T Ü R K İ Y E ' N İ N    B İ R İ K İ M İ
Y A Z A R L A R 21 HAZİRAN 2006 ÇARŞAMBA
  Ana Sayfa
  Gündem
  Politika
  Ekonomi
  Dünya
  Aktüel
  Spor
  Yazarlar
  Televizyon
  Sağlık
  Yurt Haberler
  Son Dakika
 
 
 
  657'liler Ailesi
  Ankara'da Şafak
  Bilişim
  Çalışanın Sesi
  Diziler
  Düşünce Gündemi
  İzdüşüm
  Kültür-Sanat
  Röportaj
  Sinema
  Yemek
  Zamanda Yolculuk
 
 
  Bize Yazın
  Abone Formu
  Temsilcilikler
  Reklam
  Künye
 
  Arşiv

  Yeni Şafak'ta Ara
 

Resul TOSUN

Emir ve talimat, tavsiye ve telkin yok

Türkiye her ne kadar kimi konulara hala önyargıların hakim olduğu bir ülke olmasına rağmen her geçen gün insan haklarında bir adım daha ileriye gitmektedir. Bu ilerleme, gelecekte o önyargıların da ortadan kalkacağı ihtimalini güçlendirmektedir.

Mesela TBMM'de bir insan hakları komisyonu yoktu. Geçen dönemde TBMM İnsan haklarını İnceleme Komisyonu kuruldu. Hem de güçlü bir biçimde. Diğer komisyonlar iç tüzükle kurulurken bu komisyon bir kanunla kuruldu.

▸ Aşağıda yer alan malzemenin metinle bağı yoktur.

File: config.mk
export PLATFORM = sky130hd
export DESIGN_NAME = mmio_io_ctrl
export DESIGN_NICKNAME = d
export VERILOG_FILES = /design/src/rtl/mmio_io_ctrl_pkg.sv /design/src/rtl/io_fifo.sv /design/src/rtl/mmio_io_ctrl.sv
export SDC_FILE = /design/constraint.sdc
export NUM_CORES = 1
export LEC_CHECK = 0
export CAP_MARGIN = 20
export CORE_MARGIN = 8
export CORE_UTILIZATION = 56
export DETAILED_ROUTE_END_ITERATION = 8
export HOLD_SLACK_MARGIN = 0.12
export PLACE_DENSITY = 0.89
export SLEW_MARGIN = 20
export SYNTH_ARGS = -nofsm -noshare
export SYNTH_HDL_FRONTEND = slang
export SYNTH_HIERARCHICAL = 1
export SYNTH_SLANG_ARGS = --single-unit
File: constraint.sdc
create_clock -name clk -period 5.3 [get_ports clk]
set_clock_uncertainty 0.05 [all_clocks]
set_input_delay 1.59 -clock clk [delete_from_list [all_inputs] [get_ports clk]]
set_output_delay 1.59 -clock clk [all_outputs]
set_load 0.02 [all_outputs]
[src/rtl/event_stream_framer.sv]
`default_nettype none
// ============================================================================
// Module      : event_stream_framer
// Description : Frames readout events as header/payload/trailer words into a
//               32-entry FWFT FIFO drained by a ready/valid handshake.
//               Optional macro FRAMER_STATS_EN builds the lost/stray counters.
// Revision    : 1.0 - initial release
// ============================================================================
module event_stream_framer #(
    parameter int DATA_W = 45,
    parameter int BX_W   = 3,
    parameter int AW     = 5,
    parameter int CNT_W  = 6
) (
    input  logic              clk,
    input  logic              reset_n,
    input  logic              new_event,
    input  logic [BX_W-1:0]   BX,
    input  logic [DATA_W-1:0] mem_dat_stream,
    input  logic              valid,
    input  logic              none,
    output logic [DATA_W+1:0] out_data,
    output logic              out_valid,
    input  logic              out_ready,
    output logic [AW:0]       fill,
    output logic [7:0]        lost_evt_cnt,
    output logic [7:0]        stray_cnt
);

    localparam int         c_DEPTH    = 1 << AW;
    localparam logic [AW:0] c_ROOM_MAX = (AW+1)'(c_DEPTH - 2);
    localparam logic [1:0] c_TAG_HDR  = 2'b01;
    localparam logic [1:0] c_TAG_PAY  = 2'b00;
    localparam logic [1:0] c_TAG_TRL  = 2'b10;

    typedef enum logic [1:0] {
        S_IDLE     = 2'd0,
        S_OPEN     = 2'd1,
        S_HDR_PEND = 2'd2,
        S_DROP     = 2'd3
    } state_t;

    state_t            r_state;
    logic [BX_W-1:0]   r_bx;
    logic [CNT_W-1:0]  r_cnt;
    logic              r_ovf;
    logic [AW:0]       r_wr_ptr;
    logic [AW:0]       r_rd_ptr;
    logic [DATA_W+1:0] r_mem [c_DEPTH];

    logic              w_room;
    logic              w_pop;
    logic              w_push;
    logic [DATA_W+1:0] w_push_data;
    logic [BX_W-1:0]   w_hdr_bx;
    logic [DATA_W-1:0] w_hdr;
    logic [DATA_W-1:0] w_trl;

    // Occupancy comes from pointers one bit wider than the address, so 32 != 0.
    assign fill      = r_wr_ptr - r_rd_ptr;
    assign w_room    = (fill <= c_ROOM_MAX);
    assign out_valid = (fill != '0);
    assign out_data  = out_valid ? r_mem[r_rd_ptr[AW-1:0]] : '0;
    assign w_pop     = out_valid && out_ready;
    assign w_hdr_bx  = (r_state == S_HDR_PEND) ? r_bx : BX;

    always_comb begin
        w_hdr                     = '0;
        w_hdr[BX_W-1:0]           = w_hdr_bx;
        w_trl                     = '0;
        w_trl[DATA_W-1]           = r_ovf;
        w_trl[DATA_W-2 -: BX_W]   = r_bx;
        w_trl[CNT_W-1:0]          = r_cnt;
    end

    // Header/payload need two free slots so the trailer always has one left.
    always_comb begin
        w_push      = 1'b0;
        w_push_data = {c_TAG_HDR, w_hdr};
        case (r_state)
            S_IDLE, S_DROP: begin
                if (new_event && w_room)
                    w_push = 1'b1;
            end
            S_HDR_PEND: begin
                if (!new_event && w_room)
                    w_push = 1'b1;
            end
            S_OPEN: begin
                if (new_event || (none && !valid)) begin
                    w_push      = 1'b1;
                    w_push_data = {c_TAG_TRL, w_trl};
                end else if (valid && w_room) begin
                    w_push      = 1'b1;
                    w_push_data = {c_TAG_PAY, mem_dat_stream};
                end
            end
            default: ;
        endcase
    end

    always_ff @(posedge clk or negedge reset_n) begin
        if (!reset_n) begin
            r_state <= S_IDLE;
            r_bx    <= '0;
            r_cnt   <= '0;
            r_ovf   <= 1'b0;
        end else begin
            case (r_state)
                S_IDLE, S_DROP: begin
                    if (new_event) begin
                        r_bx    <= BX;
                        r_cnt   <= '0;
                        r_ovf   <= 1'b0;
                        r_state <= w_room ? S_OPEN : S_DROP;
                    end else if (r_state == S_DROP && none && !valid) begin
                        r_state <= S_IDLE;
                    end
                end
                S_OPEN: begin
                    if (new_event) begin
                        r_bx    <= BX;
                        r_cnt   <= '0;
                        r_ovf   <= 1'b0;
                        r_state <= S_HDR_PEND;
                    end else if (valid) begin
                        if (w_room) begin
                            if (r_cnt != '1)
                                r_cnt <= r_cnt + CNT_W'(1);
                        end else begin
                            r_ovf <= 1'b1;
                        end
                    end else if (none) begin
                        r_state <= S_IDLE;
                    end
                end
                S_HDR_PEND: begin
                    // A word arriving before the header is written belongs to the new event.
                    if (new_event) begin
                        r_bx  <= BX;
                        r_ovf <= r_ovf | valid;
                    end else begin
                        r_cnt   <= '0;
                        r_ovf   <= r_ovf | valid;
                        r_state <= w_room ? S_OPEN : S_DROP;
                    end
                end
                default: r_state <= S_IDLE;
            endcase
        end
    end

    always_ff @(posedge clk or negedge reset_n) begin
        if (!reset_n) begin
            r_wr_ptr <= '0;
            r_rd_ptr <= '0;
        end else begin
            if (w_push)
                r_wr_ptr <= r_wr_ptr + (AW+1)'(1);
            if (w_pop)
                r_rd_ptr <= r_rd_ptr + (AW+1)'(1);
        end
    end

    always_ff @(posedge clk) begin
        if (w_push)
            r_mem[r_wr_ptr[AW-1:0]] <= w_push_data;
    end

`ifdef FRAMER_STATS_EN
    logic w_lost;
    logic w_stray;

    assign w_lost  = !w_room &&
                     ((new_event && (r_state == S_IDLE || r_state == S_DROP)) ||
                      (!new_event && r_state == S_HDR_PEND));
    assign w_stray = (r_state == S_IDLE) && valid;

    always_ff @(posedge clk or negedge reset_n) begin
        if (!reset_n) begin
            lost_evt_cnt <= '0;
            stray_cnt    <= '0;
        end else begin
            if (w_lost && lost_evt_cnt != 8'hFF)
                lost_evt_cnt <= lost_evt_cnt + 8'd1;
            if (w_stray && stray_cnt != 8'hFF)
                stray_cnt <= stray_cnt + 8'd1;
        end
    end
`else
    assign lost_evt_cnt = '0;
    assign stray_cnt    = '0;
`endif

endmodule
`default_nettype wire

[config.mk]
export PLATFORM = sky130hd
export DESIGN_NAME = event_stream_framer
export DESIGN_NICKNAME = d
export VERILOG_FILES = /design/src/rtl/event_stream_framer.sv
export SDC_FILE = /design/constraint.sdc
export NUM_CORES = 2
export LEC_CHECK = 0
export CAP_MARGIN = 25
export CORE_MARGIN = 5
export CORE_UTILIZATION = 40
export CTS_CLUSTER_DIAMETER = 30
export CTS_CLUSTER_SIZE = 16
export DETAILED_ROUTE_END_ITERATION = 12
export PLACE_DENSITY_LB_ADDON = 0.2
export SLEW_MARGIN = 20
export SYNTH_ARGS = -nofsm -noshare
export SYNTH_HDL_FRONTEND = slang
export SYNTH_SLANG_ARGS = --single-unit
[constraint.sdc]
create_clock -name clk -period 5.9 [get_ports clk]
set_clock_uncertainty 0.15 [all_clocks]
set_input_delay 1.18 -clock clk [delete_from_list [all_inputs] [get_ports clk]]
set_output_delay 1.18 -clock clk [all_outputs]
set_load 0.005 [all_outputs]
# Word-level counts from Yosys, hierarchy flattened
# Memories as Yosys holds them, arrays and structs flattened.
# Index checks and enable logic that the tools add are counted.
# Widths: inputs -> output; s select.
[totals] reg_bits=24 ram_bits=1504 wordCells=78 mem_count=1
[mem_list] memory="r_mem" depth=32 word_bits=47 read_ports=1 rd_clocked_by_memory_dff=0 write_ports=1 line="49" source="logic [DATA_W+1:0] r_mem [c_DEPTH];"
[classes] addsub=4 n_lt_le_gt_ge=1 n_eq_ne=14 muxes=34 n_bitwise=1 reduce_logical=17
[op_table] op="$mux 47" n=3
[op_table] op="$mux 46" n=1
[op_table] op="$mux 6" n=6
[op_table] op="$ne 3x3->1 const B" n=7
[op_table] op="$add 6x1->6 const B" n=3
[op_table] op="$pmux 6 s3" n=1
[op_table] op="$mux 2" n=7
[op_table] op="$mux 1" n=10
[op_table] op="$mux 3" n=3
[op_table] op="$logic_and 1x1->1" n=7
[op_table] op="$le 6x5->1 const B" n=1
[op_table] op="$ne 6x6->1 const B" n=1
[op_table] op="$pmux 1 s3" n=2
[op_table] op="$pmux 2 s3" n=1
[op_table] op="$reduce_bool 6->1" n=1
[op_table] op="$sub 6x6->6" n=1
[op_table] op="$reduce_and 5->1" n=1
[op_table] op="$eq 2x2->1 const B" n=2
[op_table] op="$ne 2x2->1 const B" n=2
[op_table] op="$reduce_and 4->1" n=1
[op_table] op="$reduce_or 4->1" n=1
[op_table] op="$reduce_and 3->1" n=1
[op_table] op="$eq 2x1->1 const B" n=1
[op_table] op="$logic_not 1->1" n=2
[op_table] op="5 further kinds" n=5

# Depth between registers and ports, before layout
[logic_depth] depth_word=8 ltp_mapped=14

# Worst setup path before layout
# Ideal clock, no wire load.
[synth_timing] kind="reg2reg" from="register r_rd_ptr[1]" to="memory r_mem[30][0] (netlist bit) (enable)" t_arrival_ps=4850 t_required_ps=5298 slack_ps=448 path_stages_with_launch=13 n_path_buf=4 synth_period_minus_slack_ps=5452 cell_sequence="dfrtp_1 -> clkbuf_1 -> inv_2 -> clkbuf_1 -> clkbuf_1 -> ha_1 -> nor2b_1 -> o221a_2 -> a311oi_4 -> a31o_2 -> buf_2 -> nand2_1 -> nor2_1"
[synth_via] elab_chain_cells=8 word_cells_on_any_way=12
[synth_lines] element="start, declared" line="48" source="logic [AW:0] r_rd_ptr;"
[synth_lines] element="start signal, assigned" line="161" source="r_rd_ptr <= r_rd_ptr + (AW+1)'(1);"
[synth_lines] element="$sub 6x6->6 *" line="60" source="assign fill = r_wr_ptr - r_rd_ptr;"
[synth_lines] element="$le 6x5->1 *" line="61" source="assign w_room = (fill <= c_ROOM_MAX);"
[synth_lines] element="$logic_and 1x1->1" line="93" source="end else if (valid && w_room) begin"
[synth_lines] element="$mux 1" line="93"
[synth_lines] element="$mux 1" line="90" source="if (new_event || (none && !valid)) begin"
[synth_lines] element="$pmux 1 s3 *" line="80" source="case (r_state)"
[synth_lines] element="$mux 1 *" line="166" source="if (w_push)"
[synth_lines] element="$mux 1 (not written as such) *" line="167" source="r_mem[r_wr_ptr[AW-1:0]] <= w_push_data;"
[synth_lines] element="end, declared" line="49"
# Mark *: on every way between the ends. The rest lies on a longest branch, timed or not.

# Worst setup path after layout
[layout_timing] from="register r_rd_ptr[3]" to="output out_data[25]"
[layout_via] elab_chain_cells=3 word_cells_on_any_way=4
[layout_lines] element="$sub 6x6->6" line="60"
[layout_lines] element="$reduce_bool 6->1" line="62" source="assign out_valid = (fill != '0);"
[layout_lines] element="$mux 47 *" line="63" source="assign out_data = out_valid ? r_mem[r_rd_ptr[AW-1:0]] : '0;"
[layout_lines] element="end, declared" line="22" source="output logic [DATA_W+1:0] out_data,"
# Marks and branches as above.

İnsan hakları bilincinin yerleştirilmesi için il ve ilçelerde insan hakları kurulları oluşturulmuştu. Kurulların isimleri ve amaçları çok güzeldi cazipti ancak kuruluş biçimleri ve çalışma yöntemleri dönemin özelliklerini taşıyordu. Geçen dönemde kurulan il ve ilçe insan hakları kurulları emniyet müdürü, jandarma komutanı, sağlık müdürü, milli eğitim müdürü gibi ildeki bürokratlardan oluşuyor göstermelik olarak birkaç tane de sivil toplum örgütü mensubuna yer veriliyordu. Yani adam her hangi bir karakolda karşılaştığı insan hakkı ihlalini o karakolun amirinin da bulunduğu insan hakları kuruluna şikayet etmesi gerekiyordu ki kurul, insan hakları kurulu olmaktan ziyade bürokrat hakları kurulu görünümü veriyordu. Bu sebeple de bazı sivil toplum örgütleri bu kurulları boykot etmişlerdi.

Hoş vatandaş da bu kurulların yapısını bildiği için bir şey çıkmayacağı düşüncesiyle pek rağbet etmemişti müracaat sayısı çok azdı. Bir çok il ve ilçede kurul sadece kağıt üzerinde vardı.

Ben iki dönemdir TBMM İnsan haklarını İnceleme Komisyonu üyeliği yapıyorum. Bu dönemde bizim ısrarlı ikazlarımız sonucunda, kurul üyelerinin tamamı sivil toplum örgütü üyelerinden oluşturulacak biçimde köklü bir değişiklik yapıldı.

Geçen hafta TBMM bu konuda çok önemli bir adım daha attı.. "idarenin her türlü eylem ve işlemleri ile tutum ve davranışlarını; adalet anlayışı içinde, insan haklarına saygı, hukuka ve hakkaniyete uygunluk yönlerinden incelemek, araştırmak ve idareye önerilerde bulunmak üzere kamu denetçiliği kurumunu" oluşturacak bir tasarıyı kanunlaştırdı. Böylece halkın idareden kaynaklanan şikayetlerini en aza indirecek bir yönetim anlayışının kurum olarak yerleştirilmesinin kanuni alt yapısını hazırlamıştır.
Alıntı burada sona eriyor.